@Tom_Shone
THE SCREENING ROOM TOM FORD has sent his second SOS from within the citadel of fashion. From whom or what does he need rescuing? Perhaps the thing that’s most detrimental to Ford’s health as an artist, as well as the thing that gets him out of bed in the morning: his perfectionism. There was barely a frame of his first film, A Single Man (2009), starring Colin Firth as a gay English professor mourning his dead lover, that didn’t feel embalmed in its own amber-tinted beauty. The film ached, but its emotions felt like photo ops—everything just so. Exiting the cinema, you wanted to shout, splash puddles, paint with mud, anything except examine the flawless crease in Firth’s pants for signs of the mussed soul within.

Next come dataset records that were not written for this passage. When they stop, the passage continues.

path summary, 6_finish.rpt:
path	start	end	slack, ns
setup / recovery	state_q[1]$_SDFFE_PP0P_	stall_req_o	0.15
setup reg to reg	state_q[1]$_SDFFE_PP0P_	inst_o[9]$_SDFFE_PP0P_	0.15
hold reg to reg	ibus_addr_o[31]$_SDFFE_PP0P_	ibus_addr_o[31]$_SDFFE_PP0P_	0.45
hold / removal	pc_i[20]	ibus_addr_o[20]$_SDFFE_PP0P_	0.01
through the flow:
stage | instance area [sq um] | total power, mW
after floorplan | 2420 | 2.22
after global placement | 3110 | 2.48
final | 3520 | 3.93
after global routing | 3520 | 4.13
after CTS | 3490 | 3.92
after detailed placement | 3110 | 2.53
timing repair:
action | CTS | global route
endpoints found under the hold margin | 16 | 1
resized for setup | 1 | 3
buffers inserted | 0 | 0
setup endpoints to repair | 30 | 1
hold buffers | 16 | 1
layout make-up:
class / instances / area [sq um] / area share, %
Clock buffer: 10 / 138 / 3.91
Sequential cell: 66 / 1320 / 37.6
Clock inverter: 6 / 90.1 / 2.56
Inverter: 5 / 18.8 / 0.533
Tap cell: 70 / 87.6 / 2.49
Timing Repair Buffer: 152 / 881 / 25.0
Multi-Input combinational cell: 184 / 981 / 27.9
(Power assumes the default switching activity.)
===== src/rtl/mod_n_pkg.sv =====
// Shared types, default geometry and helpers for the modulo-N countdown timer.
package mod_n_pkg;

    localparam int unsigned N_DEF      = 10;
    localparam int unsigned WIDTH_DEF  = 4;
    localparam int unsigned DIGITS_DEF = 2;
    localparam int unsigned TOTAL_W    = DIGITS_DEF * WIDTH_DEF;

    typedef enum logic [1:0] {
        IDLE  = 2'd0,
        RUN   = 2'd1,
        PAUSE = 2'd2,
        DONE  = 2'd3
    } tmr_state_t;

    // Limit a loaded digit to the largest legal value of a radix-n digit.
    function automatic int unsigned clamp_digit(input int unsigned d, input int unsigned n);
        return (d >= n) ? (n - 1) : d;
    endfunction

endpackage


===== src/rtl/mod_n_digit.sv =====
// One modulo-N down-counting digit.
//  clk, reset     : clock, synchronous active-high reset
//  ld, ld_val     : parallel load (has priority over dec)
//  dec            : borrow in; decrement this digit
//  val            : registered digit value
//  borrow_out     : dec arriving while the digit is 0 (it wraps to N-1)
module mod_n_digit #(
    parameter int unsigned N     = 10,
    parameter int unsigned WIDTH = 4
) (
    input  logic             clk,
    input  logic             reset,
    input  logic             ld,
    input  logic [WIDTH-1:0] ld_val,
    input  logic             dec,
    output logic [WIDTH-1:0] val,
    output logic             borrow_out
);

    always_ff @(posedge clk) begin
        if (reset) begin
            val <= '0;
        end else if (ld) begin
            val <= ld_val;
        end else if (dec) begin
            val <= (val == '0) ? WIDTH'(N - 1) : val - WIDTH'(1);
        end
    end

    assign borrow_out = dec & (val == '0);

endmodule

In Nocturnal Animals, Ford has had the good sense to flush his own fusspot aestheticism out into the open. The film, which plays like a stylish piece of self-torment, stars Amy Adams as Susan, a sleek, successful owner of a Los Angeles gallery whose huge glass-and-steel apartment looks untouched by human hands and whose marriage to a handsome broker (Armie Hammer) is scarcely any warmer. Susan’s most recent installation—which her husband doesn’t bother to attend—features a video series of a group of garishly made-up, overweight majorettes who cavort like Lynchian whores, in pointed rebuke to the glassy perfection of Susan’s world. There, Ford seems to say. Put them on the cover of Vogue.